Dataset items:
=== Section Start ===

From an optimization exercise on the open Yosys and OpenROAD flow, aimed at small area and a short achievable clock period; shortcuts taken in it are not production practice. In this exercise RTL edits were held to simulation tests only and were not proved equivalent to the original.

==> flow/design.v (excerpt) <==
module fft_butterfly_pipe (
  input  logic        clk,
  input  logic        rst,
  input  logic        in_valid,
  input  logic [3:0]  rd_addrA,
  input  logic [3:0]  rd_addrB,
  input  logic [2:0]  twiddle_idx,
  input  logic [3:0]  stage,
  input  logic        bank_sel,
  input  logic        agu_done,
  input  logic [31:0] rd_dataA,
  input  logic [31:0] rd_dataB,
  output logic [2:0]  tw_addr,
  input  logic [31:0] tw_data,
  output logic        wr_en,
  output logic        wr_bank,
  output logic [3:0]  wr_addrA,
  output logic [3:0]  wr_addrB,
  output logic [31:0] wr_dataA,
  output logic [31:0] wr_dataB,
  output logic        drained,
  output logic        done_out,
  output logic        hazard_err
);
  logic        v1_q, v2_q, v3_q;
  logic [3:0]  stage_q;                           
  logic [8:0]  meta1_q, meta2_q, meta3_q, meta4_q;   
  logic [31:0] a2_q, nb2_q, a3_q;
  logic [7:0]  one_n_re, two_n_re, neg_re, one_n_im, two_n_im, neg_im;
  logic [7:0]  one_n2_re, two_n2_re, neg2_re, one_n2_im, two_n2_im, neg2_im, neg_n2_im;
  logic [22:0] x_re, y_re, x_im, y_im, x3_re, y3_re, x3_im, y3_im;
  logic        c_re, c_im, c3_re, c3_im;
  logic        wrap1, wrap2_q, wrap3_q;
  ...
clock: 10.0 ns
lec_check: 0
cap_margin: 20
core_margin: 2
core_utilization: 55
slew_margin: 20
synth_hierarchical: 1
standard.sh (not shown) runs the stock make flow with config.mk's settings and CLKGATE_MAP_FILE= SYNTH_SCRIPT=/design/flow/synth_recipe.tcl, a recipe that flattens the netlist after the stock synthesis.
==> flow/flow/run.sh <==
#!/bin/bash
set -euo pipefail
export BUFFER_PORTS_ARGS="-buffer_cell sky130_fd_sc_hd__buf_1"
export SETUP_SLACK_MARGIN=5.5
export CTS_ARGS="-sink_clustering_enable -repair_clock_nets -sink_clustering_size 30 -sink_clustering_max_diameter 100 -buf_list {sky130_fd_sc_hd__clkbuf_8 sky130_fd_sc_hd__clkbuf_16} -dont_use_dummy_load"
bash standard.sh > standard.log 2>&1
==> next run, changes <==
--- a/flow/flow/run.sh
+++ b/flow/flow/run.sh
@@ -4 +4 @@
-export SETUP_SLACK_MARGIN=5.5
+export SETUP_SLACK_MARGIN=5.4
Result:
- wire length drops by 0.92%
- worst setup slack barely changes
- register-to-register slack gets worse by 0.08 ns
- maximum frequency is about the same
- die area stays the same

========
alpha:
Another version of the RTL of fft_butterfly_pipe (not shown whole).
Size: about 3100 cells after synthesis, roughly 200 I/O pins, ~33000 um2 of cells after synthesis.
clock: 10.0 ns
lec_check: 0
cap_margin: 20
core_margin: 2
core_utilization: 55
slew_margin: 20
synth_hierarchical: 1
==> flow/flow/run.sh <==
#!/bin/bash
set -euo pipefail
export BUFFER_PORTS_ARGS="-buffer_cell sky130_fd_sc_hd__buf_1"
export SETUP_SLACK_MARGIN=5.4
export CTS_ARGS="-sink_clustering_enable -repair_clock_nets -sink_clustering_size 30 -sink_clustering_max_diameter 100 -buf_list {sky130_fd_sc_hd__clkbuf_8 sky130_fd_sc_hd__clkbuf_16} -dont_use_dummy_load"
export RECOVER_POWER=100
bash standard.sh > standard.log 2>&1
alpha ran in full, but the layout does not pass; the checks complain about max-capacitance violations, max-slew violations.
The inputs of beta differ from those of alpha as listed below.
Settings: CTS_BUF_LIST now sky130_fd_sc_hd__clkbuf_4 sky130_fd_sc_hd__clkbuf_8, previously not set; CORE_UTILIZATION now 40, was 55.
==> flow/flow/run.sh <==
#!/bin/bash
set -euo pipefail
export BUFFER_PORTS_ARGS="-buffer_cell sky130_fd_sc_hd__buf_2"
export SETUP_SLACK_MARGIN=5.5
bash standard.sh > standard.log 2>&1
[summary]
- beta: all stages complete, timing, DRC and antenna checks passed
- For beta, the type of the worst setup path was input pin to primary output, unlike alpha, where it was register to register.
- Relative to alpha, the die height measured on beta has increased by more than 10%.
- Compared with alpha, in beta number of synthesized flops with an enable pin flat, clock insertion delay at the later pin of the skew report up 0.09 ns, count of non-CTS buffers in the layout up 13.
- Final period utilization | beta below alpha
### beta -> gamma
Settings: changing CORE_UTILIZATION from 40 to 55; setting GPL_TIMING_DRIVEN to 0 for the first time; removing CTS_BUF_LIST (formerly sky130_fd_sc_hd__clkbuf_4 sky130_fd_sc_hd__clkbuf_8).
==> flow/flow/run.sh <==
#!/bin/bash
set -euo pipefail
export BUFFER_PORTS_ARGS="-buffer_cell sky130_fd_sc_hd__buf_1"
export SETUP_SLACK_MARGIN=5.4
export CTS_ARGS="-sink_clustering_enable -repair_clock_nets -sink_clustering_size 30 -sink_clustering_max_diameter 100 -buf_list {sky130_fd_sc_hd__clkbuf_8 sky130_fd_sc_hd__clkbuf_16} -dont_use_dummy_load"
bash standard.sh > standard.log 2>&1
Findings:
- For beta and gamma, there was not a single run that failed to finish clean.
- Status: post-route worst setup slack parity (gamma, beta)
- Taking beta as 1.0, gamma lands at 0.937 on cell count.
- Higher final area was reported by gamma, not beta.
- Cmp beta and gamma / number of fillers in the final layout / higher: beta
- Relative to beta, layout overhead on the synthesized area has increased by 0.48 points in gamma.
- gamma ends up with higher sequential share of layout area than beta does.
Modified inputs, delta compared to gamma
Settings: GPL_TIMING_DRIVEN removed (was 0).
diff --git a/flow/flow/run.sh b/flow/flow/run.sh
--- a/flow/flow/run.sh
+++ b/flow/flow/run.sh
@@ -4 +4 @@
-export SETUP_SLACK_MARGIN=5.4
+export SETUP_SLACK_MARGIN=5.5
Findings:
- Where final setup slack of the worst path is concerned, gamma is outperformed by delta.
- delta ends up with a instance area at placement that is 4.4% lower than in gamma.
- On delta: overall routed net length is 6000 um lower than what gamma gave.
- Re non-clock buffer contribution to total cell area: gamma and delta aren't equal, and the higher value belongs to gamma.
- | number of clock buffers in the layout | delta vs gamma | 1 lower |

[separate check: timing with driven ports]
Ports are ideal in the flow. The routed layouts listed here were re-timed in OpenROAD. Step 1 assumes that a clkbuf_16 drives the clock port and a buf_2 every other input. Step 2, shift: input delay + t, output delay - t, t = (earliest + latest rising clock arrival at the registers) / 2. This alone moves slack from input paths to output paths. Three values: no drivers, after step 1, after step 2; two values: the first two.
run | t, ns | slack for setup (ns) | hold WS [ns]
the first run of note 1 | 0.616 | 5.389 / 5.356 / 5.356 | 0.263 / 0.263 / 0.263
the second run of note 1 | 0.618 | 5.389 / 5.356 / 5.356 | 0.263 / 0.263 / 0.263
alpha | 0.633 | 3.941 / 3.941 / 3.941 | 0.288 / 0.288 / 0.288
beta | 0.732 | 5.374 / 5.336 / 5.336 | 0.323 / 0.323 / 0.323
gamma | 0.616 | 5.372 / 5.332 / 5.332 | 0.308 / 0.308 / 0.308
delta | 0.610 | 5.376 / 5.331 / 5.331 | 0.315 / 0.315 / 0.315
The setup slack of delta, which loses most, moves by -0.045 ns with the drivers and by -0.045 ns with both steps.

=== Section End ===

**What is required:**
Among the entries, how many lines include the string "output"? Please reply with only the number.

**Completed exercise:**
12